- [WORK TO COMPLETE] Below are records; quote them exactly from the first line through the line that contains "140 | 0.3990 |".

Extracted data entries:
- - -

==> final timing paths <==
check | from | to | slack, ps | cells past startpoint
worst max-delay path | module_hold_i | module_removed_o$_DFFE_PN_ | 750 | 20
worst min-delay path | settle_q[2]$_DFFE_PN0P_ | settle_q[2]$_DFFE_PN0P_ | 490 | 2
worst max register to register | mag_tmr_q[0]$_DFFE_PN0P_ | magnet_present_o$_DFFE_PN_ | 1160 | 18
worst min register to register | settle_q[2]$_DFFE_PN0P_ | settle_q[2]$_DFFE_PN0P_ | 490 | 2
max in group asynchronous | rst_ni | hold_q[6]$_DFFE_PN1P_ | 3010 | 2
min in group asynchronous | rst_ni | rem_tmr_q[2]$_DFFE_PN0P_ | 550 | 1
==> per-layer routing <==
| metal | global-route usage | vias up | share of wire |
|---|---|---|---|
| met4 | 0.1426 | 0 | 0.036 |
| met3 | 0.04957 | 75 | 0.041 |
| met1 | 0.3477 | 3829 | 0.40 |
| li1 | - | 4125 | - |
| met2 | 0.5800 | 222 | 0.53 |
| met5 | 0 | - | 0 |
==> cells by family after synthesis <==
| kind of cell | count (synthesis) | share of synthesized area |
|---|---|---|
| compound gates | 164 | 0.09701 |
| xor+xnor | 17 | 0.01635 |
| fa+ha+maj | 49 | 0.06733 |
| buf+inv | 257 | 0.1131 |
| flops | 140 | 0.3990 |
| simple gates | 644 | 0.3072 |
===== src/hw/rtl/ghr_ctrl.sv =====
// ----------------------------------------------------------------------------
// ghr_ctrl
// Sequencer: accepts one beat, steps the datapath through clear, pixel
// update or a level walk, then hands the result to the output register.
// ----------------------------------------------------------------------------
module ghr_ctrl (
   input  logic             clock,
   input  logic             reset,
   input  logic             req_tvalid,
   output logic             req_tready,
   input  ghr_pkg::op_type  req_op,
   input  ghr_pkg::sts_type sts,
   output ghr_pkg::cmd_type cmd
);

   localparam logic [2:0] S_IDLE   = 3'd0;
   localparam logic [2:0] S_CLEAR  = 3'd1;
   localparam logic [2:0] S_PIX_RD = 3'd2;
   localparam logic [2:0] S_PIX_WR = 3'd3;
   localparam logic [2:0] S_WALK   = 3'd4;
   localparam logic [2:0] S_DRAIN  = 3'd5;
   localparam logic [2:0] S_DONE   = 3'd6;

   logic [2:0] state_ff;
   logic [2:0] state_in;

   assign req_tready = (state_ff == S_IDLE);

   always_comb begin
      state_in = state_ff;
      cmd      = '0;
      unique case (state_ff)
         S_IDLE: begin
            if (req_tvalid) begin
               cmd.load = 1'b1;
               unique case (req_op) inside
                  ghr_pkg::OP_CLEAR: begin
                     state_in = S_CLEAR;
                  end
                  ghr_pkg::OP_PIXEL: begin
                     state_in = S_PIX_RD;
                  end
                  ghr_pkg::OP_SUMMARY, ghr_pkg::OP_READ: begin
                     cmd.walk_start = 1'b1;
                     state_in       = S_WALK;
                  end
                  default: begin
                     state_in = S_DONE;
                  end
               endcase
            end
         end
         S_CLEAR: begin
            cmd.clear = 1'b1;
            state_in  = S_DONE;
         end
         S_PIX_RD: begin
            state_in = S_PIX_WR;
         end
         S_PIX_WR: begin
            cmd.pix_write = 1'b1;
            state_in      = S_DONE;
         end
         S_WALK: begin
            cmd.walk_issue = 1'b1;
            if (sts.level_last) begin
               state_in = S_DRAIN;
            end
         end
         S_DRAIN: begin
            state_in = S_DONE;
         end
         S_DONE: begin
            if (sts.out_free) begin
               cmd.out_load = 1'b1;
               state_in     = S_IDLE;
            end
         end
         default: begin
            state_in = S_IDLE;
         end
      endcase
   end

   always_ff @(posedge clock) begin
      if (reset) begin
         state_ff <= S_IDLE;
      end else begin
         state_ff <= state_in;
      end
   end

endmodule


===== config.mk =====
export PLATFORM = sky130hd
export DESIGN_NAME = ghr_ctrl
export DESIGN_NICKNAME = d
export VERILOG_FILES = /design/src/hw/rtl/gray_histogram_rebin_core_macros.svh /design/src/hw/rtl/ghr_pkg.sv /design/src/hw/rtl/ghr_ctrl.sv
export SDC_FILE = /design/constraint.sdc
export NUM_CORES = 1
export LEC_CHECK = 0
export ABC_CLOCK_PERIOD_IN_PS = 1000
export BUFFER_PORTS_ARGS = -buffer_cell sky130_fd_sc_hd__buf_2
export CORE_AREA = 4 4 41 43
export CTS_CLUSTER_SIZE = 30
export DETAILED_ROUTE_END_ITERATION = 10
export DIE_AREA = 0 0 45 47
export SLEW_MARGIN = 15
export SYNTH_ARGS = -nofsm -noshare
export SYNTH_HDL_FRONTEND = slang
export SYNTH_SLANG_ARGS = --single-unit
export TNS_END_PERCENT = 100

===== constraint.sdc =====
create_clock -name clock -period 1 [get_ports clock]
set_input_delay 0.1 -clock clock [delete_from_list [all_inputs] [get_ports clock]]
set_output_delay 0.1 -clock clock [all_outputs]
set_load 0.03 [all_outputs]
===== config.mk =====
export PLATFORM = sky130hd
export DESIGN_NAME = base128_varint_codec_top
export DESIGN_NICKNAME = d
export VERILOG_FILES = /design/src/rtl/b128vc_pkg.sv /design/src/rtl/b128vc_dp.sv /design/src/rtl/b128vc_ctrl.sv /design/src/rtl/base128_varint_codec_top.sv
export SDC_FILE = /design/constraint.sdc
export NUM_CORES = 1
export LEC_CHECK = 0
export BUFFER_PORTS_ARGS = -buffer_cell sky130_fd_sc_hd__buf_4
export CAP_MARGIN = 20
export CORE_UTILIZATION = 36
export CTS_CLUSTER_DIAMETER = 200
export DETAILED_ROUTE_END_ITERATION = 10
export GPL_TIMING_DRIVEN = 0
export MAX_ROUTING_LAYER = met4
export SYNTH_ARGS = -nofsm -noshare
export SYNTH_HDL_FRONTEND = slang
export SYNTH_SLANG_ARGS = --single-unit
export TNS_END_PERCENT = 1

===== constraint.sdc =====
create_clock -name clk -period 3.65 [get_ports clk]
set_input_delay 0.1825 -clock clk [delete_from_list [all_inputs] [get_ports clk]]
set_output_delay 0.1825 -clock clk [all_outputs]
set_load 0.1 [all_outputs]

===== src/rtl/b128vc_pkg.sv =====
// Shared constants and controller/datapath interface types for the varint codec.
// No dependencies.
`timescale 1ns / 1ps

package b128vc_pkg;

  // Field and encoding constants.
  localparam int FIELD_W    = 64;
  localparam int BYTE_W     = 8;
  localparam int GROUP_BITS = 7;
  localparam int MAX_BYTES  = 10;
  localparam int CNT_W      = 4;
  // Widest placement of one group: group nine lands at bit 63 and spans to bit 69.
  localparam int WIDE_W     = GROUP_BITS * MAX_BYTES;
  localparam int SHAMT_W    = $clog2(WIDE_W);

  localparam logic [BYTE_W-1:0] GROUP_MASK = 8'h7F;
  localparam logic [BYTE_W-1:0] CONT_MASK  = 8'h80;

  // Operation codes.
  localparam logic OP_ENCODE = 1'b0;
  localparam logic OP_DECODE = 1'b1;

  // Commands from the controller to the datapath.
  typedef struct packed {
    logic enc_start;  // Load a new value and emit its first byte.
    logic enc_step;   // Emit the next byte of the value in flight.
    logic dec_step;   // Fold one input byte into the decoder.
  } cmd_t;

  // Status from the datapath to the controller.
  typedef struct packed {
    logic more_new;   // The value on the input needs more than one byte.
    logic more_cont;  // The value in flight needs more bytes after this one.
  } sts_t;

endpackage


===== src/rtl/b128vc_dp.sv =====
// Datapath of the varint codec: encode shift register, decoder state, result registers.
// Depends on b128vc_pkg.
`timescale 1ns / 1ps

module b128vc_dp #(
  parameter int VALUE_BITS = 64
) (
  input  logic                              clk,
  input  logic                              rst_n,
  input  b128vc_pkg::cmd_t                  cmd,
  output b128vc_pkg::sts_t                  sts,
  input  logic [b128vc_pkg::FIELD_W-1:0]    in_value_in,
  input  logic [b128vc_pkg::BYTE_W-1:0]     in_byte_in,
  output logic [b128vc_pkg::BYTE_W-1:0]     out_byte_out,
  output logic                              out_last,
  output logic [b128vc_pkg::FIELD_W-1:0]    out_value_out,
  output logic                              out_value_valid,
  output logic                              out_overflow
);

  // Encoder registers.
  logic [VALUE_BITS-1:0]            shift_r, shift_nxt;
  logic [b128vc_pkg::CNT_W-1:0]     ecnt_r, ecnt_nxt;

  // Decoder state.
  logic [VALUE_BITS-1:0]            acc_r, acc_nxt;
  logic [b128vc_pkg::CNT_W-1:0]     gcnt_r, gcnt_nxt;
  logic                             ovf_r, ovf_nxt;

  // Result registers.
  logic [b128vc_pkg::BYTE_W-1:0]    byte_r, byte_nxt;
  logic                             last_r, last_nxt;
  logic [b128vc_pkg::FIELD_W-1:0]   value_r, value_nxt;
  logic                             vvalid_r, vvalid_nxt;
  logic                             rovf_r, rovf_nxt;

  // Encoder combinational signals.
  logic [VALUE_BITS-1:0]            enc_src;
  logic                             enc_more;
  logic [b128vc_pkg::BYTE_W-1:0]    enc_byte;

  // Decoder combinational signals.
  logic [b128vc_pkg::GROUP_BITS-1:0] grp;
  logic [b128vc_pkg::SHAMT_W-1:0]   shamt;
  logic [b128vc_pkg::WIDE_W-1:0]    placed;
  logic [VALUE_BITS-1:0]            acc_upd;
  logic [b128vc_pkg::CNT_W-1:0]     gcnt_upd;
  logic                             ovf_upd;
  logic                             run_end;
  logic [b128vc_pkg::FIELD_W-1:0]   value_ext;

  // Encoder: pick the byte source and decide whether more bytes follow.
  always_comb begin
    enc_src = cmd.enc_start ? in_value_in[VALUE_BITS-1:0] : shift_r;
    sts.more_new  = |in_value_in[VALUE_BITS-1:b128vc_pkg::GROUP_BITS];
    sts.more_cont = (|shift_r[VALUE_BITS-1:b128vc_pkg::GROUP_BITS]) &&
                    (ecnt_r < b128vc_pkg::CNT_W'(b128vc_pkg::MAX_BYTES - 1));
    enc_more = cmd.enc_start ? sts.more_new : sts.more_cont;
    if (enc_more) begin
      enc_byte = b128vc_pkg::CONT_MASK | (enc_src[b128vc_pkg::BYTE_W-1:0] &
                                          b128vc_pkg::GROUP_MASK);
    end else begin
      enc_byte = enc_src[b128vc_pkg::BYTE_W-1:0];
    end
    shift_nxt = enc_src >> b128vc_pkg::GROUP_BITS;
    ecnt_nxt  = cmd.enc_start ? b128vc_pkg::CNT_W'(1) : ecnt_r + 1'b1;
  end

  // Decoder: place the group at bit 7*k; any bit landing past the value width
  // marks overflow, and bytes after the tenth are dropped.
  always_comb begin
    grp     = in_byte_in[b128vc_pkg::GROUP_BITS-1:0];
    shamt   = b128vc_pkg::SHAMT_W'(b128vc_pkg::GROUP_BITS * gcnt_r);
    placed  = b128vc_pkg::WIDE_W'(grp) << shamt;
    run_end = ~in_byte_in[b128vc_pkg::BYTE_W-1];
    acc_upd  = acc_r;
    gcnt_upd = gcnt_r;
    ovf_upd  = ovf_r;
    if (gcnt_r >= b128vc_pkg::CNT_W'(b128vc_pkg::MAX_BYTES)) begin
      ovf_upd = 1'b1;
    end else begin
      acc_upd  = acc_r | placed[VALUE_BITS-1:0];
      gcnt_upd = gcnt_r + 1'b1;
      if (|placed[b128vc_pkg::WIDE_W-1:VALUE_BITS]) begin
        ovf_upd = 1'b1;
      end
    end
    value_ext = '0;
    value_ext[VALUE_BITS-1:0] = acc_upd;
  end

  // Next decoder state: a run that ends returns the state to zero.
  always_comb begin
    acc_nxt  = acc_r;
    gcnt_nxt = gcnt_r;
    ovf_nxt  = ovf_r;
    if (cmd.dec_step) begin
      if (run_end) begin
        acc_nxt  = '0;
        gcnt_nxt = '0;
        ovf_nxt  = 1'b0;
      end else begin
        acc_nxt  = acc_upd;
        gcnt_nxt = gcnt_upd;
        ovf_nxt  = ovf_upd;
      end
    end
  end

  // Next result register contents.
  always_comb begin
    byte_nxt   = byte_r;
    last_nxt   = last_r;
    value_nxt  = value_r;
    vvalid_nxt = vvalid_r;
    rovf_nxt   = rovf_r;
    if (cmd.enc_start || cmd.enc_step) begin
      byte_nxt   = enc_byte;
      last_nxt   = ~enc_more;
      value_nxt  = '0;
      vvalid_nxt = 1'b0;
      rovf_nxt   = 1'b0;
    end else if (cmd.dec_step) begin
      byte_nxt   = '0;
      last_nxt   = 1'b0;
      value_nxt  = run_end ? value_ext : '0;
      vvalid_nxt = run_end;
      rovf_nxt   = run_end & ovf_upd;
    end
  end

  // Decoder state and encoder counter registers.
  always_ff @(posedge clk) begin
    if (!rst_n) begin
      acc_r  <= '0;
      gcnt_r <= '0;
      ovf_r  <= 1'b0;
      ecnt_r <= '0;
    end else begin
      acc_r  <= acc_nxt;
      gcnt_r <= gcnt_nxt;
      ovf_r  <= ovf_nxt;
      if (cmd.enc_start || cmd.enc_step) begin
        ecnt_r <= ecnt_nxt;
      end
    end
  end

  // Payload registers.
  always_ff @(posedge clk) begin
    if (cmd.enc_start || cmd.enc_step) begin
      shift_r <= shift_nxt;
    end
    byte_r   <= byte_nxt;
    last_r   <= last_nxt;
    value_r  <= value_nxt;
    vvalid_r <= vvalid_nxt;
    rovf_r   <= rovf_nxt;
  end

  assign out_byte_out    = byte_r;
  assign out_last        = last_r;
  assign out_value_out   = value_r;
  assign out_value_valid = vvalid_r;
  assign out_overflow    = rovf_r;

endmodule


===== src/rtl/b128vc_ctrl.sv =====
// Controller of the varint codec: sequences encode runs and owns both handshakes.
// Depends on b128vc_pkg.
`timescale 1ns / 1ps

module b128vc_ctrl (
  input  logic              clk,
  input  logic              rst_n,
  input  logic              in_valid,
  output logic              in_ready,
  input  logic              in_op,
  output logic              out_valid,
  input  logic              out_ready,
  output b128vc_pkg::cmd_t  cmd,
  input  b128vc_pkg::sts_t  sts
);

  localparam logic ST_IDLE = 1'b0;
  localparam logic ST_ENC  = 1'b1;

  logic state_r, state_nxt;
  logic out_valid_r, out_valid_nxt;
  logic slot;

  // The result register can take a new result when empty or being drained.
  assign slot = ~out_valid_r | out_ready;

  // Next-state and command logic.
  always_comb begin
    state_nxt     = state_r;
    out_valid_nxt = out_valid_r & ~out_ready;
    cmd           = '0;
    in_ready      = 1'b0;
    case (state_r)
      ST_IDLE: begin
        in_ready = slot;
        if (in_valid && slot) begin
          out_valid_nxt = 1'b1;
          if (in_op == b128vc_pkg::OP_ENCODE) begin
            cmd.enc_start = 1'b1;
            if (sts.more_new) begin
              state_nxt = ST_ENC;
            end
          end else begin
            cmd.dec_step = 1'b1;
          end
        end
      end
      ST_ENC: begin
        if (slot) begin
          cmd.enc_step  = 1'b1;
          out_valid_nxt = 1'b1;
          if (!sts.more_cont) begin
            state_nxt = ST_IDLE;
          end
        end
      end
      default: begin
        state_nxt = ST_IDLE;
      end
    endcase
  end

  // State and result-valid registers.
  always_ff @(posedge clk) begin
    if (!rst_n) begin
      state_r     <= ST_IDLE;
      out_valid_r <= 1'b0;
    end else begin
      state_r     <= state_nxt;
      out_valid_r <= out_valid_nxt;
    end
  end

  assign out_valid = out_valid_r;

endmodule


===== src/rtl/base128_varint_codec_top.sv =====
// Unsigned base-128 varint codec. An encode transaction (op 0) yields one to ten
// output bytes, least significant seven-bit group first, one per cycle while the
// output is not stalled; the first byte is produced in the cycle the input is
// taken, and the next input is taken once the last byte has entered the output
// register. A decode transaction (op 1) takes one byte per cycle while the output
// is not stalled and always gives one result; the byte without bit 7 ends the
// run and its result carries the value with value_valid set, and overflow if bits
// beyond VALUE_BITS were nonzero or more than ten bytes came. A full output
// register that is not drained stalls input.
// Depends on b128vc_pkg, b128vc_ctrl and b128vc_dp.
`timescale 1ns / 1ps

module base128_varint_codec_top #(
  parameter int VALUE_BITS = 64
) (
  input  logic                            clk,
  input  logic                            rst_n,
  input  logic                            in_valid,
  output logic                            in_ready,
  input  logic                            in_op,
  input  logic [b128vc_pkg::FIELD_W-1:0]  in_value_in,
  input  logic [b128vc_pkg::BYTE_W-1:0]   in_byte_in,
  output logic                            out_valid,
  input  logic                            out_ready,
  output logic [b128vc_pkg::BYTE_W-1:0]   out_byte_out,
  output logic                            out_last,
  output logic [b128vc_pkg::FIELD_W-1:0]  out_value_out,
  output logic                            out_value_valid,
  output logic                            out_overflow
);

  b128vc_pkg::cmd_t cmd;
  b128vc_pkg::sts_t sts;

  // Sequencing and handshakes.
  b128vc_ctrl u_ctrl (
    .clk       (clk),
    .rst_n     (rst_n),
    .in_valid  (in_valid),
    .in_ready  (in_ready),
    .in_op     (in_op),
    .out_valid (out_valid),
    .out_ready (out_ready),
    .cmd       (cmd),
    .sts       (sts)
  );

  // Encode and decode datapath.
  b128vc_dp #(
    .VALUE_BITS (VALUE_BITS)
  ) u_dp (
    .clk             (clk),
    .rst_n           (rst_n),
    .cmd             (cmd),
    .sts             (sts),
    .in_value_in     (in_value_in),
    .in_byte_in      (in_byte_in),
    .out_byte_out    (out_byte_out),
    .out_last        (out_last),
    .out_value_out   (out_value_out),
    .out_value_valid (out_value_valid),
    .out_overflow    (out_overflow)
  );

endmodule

- - -

- [ANSWER TO THE EXERCISE]
==> final timing paths <==
check | from | to | slack, ps | cells past startpoint
worst max-delay path | module_hold_i | module_removed_o$_DFFE_PN_ | 750 | 20
worst min-delay path | settle_q[2]$_DFFE_PN0P_ | settle_q[2]$_DFFE_PN0P_ | 490 | 2
worst max register to register | mag_tmr_q[0]$_DFFE_PN0P_ | magnet_present_o$_DFFE_PN_ | 1160 | 18
worst min register to register | settle_q[2]$_DFFE_PN0P_ | settle_q[2]$_DFFE_PN0P_ | 490 | 2
max in group asynchronous | rst_ni | hold_q[6]$_DFFE_PN1P_ | 3010 | 2
min in group asynchronous | rst_ni | rem_tmr_q[2]$_DFFE_PN0P_ | 550 | 1
==> per-layer routing <==
| metal | global-route usage | vias up | share of wire |
|---|---|---|---|
| met4 | 0.1426 | 0 | 0.036 |
| met3 | 0.04957 | 75 | 0.041 |
| met1 | 0.3477 | 3829 | 0.40 |
| li1 | - | 4125 | - |
| met2 | 0.5800 | 222 | 0.53 |
| met5 | 0 | - | 0 |
==> cells by family after synthesis <==
| kind of cell | count (synthesis) | share of synthesized area |
|---|---|---|
| compound gates | 164 | 0.09701 |
| xor+xnor | 17 | 0.01635 |
| fa+ha+maj | 49 | 0.06733 |
| buf+inv | 257 | 0.1131 |
| flops | 140 | 0.3990 |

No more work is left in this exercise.